Daddy hired many young men and trained them. He treated them all as family. Daddy developed macular degenerative disease in his last years and was legally blind. For a while he continued to work and had Mama drive him to the job site. She would then either stay with him or one of the guys working for him would be there. Eventually his eyesight got so bad he couldn’t continue to do this. He always worried about what would happen to the people with no money in his town. He said the other plumbers would not work without charging them.

Without doubt some of the people my parents helped did not deserve it. And certainly they helped people that did not work as hard as they did. But they never worried about that. If someone was drowning, they did not say “well, you should have taken swimming lessons when you had the chance” or “you should have built a bridge over this water when you had some extra money instead of spending it foolishly”. They just reached out a hand and pulled them in.

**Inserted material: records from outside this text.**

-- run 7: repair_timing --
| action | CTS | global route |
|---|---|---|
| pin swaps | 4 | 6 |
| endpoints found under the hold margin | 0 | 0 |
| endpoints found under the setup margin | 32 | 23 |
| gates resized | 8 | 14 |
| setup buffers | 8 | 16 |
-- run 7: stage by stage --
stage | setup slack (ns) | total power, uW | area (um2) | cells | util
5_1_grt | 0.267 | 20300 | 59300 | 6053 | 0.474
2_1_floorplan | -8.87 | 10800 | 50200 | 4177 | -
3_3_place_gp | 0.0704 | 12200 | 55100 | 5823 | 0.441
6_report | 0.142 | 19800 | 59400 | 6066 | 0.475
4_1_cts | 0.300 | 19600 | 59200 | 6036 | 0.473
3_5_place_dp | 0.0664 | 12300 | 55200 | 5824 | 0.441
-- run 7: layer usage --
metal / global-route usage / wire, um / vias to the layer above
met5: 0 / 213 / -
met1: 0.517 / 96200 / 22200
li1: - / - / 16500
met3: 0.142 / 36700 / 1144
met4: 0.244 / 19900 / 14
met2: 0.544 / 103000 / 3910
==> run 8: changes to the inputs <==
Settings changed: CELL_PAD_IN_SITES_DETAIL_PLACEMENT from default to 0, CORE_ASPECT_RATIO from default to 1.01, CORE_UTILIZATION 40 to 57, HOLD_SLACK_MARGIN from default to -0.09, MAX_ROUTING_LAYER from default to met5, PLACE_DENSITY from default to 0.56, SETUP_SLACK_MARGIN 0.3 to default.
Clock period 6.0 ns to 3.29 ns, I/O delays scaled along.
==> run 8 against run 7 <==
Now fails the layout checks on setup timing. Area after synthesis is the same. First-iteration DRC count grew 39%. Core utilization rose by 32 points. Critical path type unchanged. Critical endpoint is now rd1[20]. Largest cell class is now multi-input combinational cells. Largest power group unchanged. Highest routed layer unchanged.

I have seen my siblings and my children and nieces and nephews do the same. I know that Mama and Daddy would be proud of us. I am saddened to see so many people, even doctors who take an oath to help, complain about helping others. They only want to help people they consider deserving of help. But my parents taught us it was not up to us to judge who was worthy. It was only to judge who was in need.

Sunday, October 24, 2010

Donuts and Army Tanks


When I was a little girl my Papa would sometimes take me to work with him on Saturday. Sometimes he took me and my brother David and sometimes he took each of us by ourselves. Papa had been a farmer most of his life, but that was before I knew him. We lived in a duplex house on Orange Street in Monroe, Louisiana with Papa and Mamow living on one side and us living on the other. When you are one of seven children, you rarely get any special treatment; you tend to get lost in the crowd! So these trips to work with Papa were a treat.


My Papa was one of the crankiest people I have ever known. He had a terrible temper and verbal fisticuffs between him and my mom, his daughter, were not a rare occurrence. But he thought I was special. Every evening after supper, I would go to my grandparent’s side of the duplex to watch television. None of my siblings ever went; I was the only one.  I had a big chair there that I would sprawl out in with my feet hanging over the arm and listen to Ed Sullivan talk to Topo Gigio, the little Italian mouse, or follow Dorothy as she made her way to Oz. I was fascinated by a house that had places not taken up by people and felt I had room to breathe there. Our big family took up all the room and sucked up all the air on our side of the little house. 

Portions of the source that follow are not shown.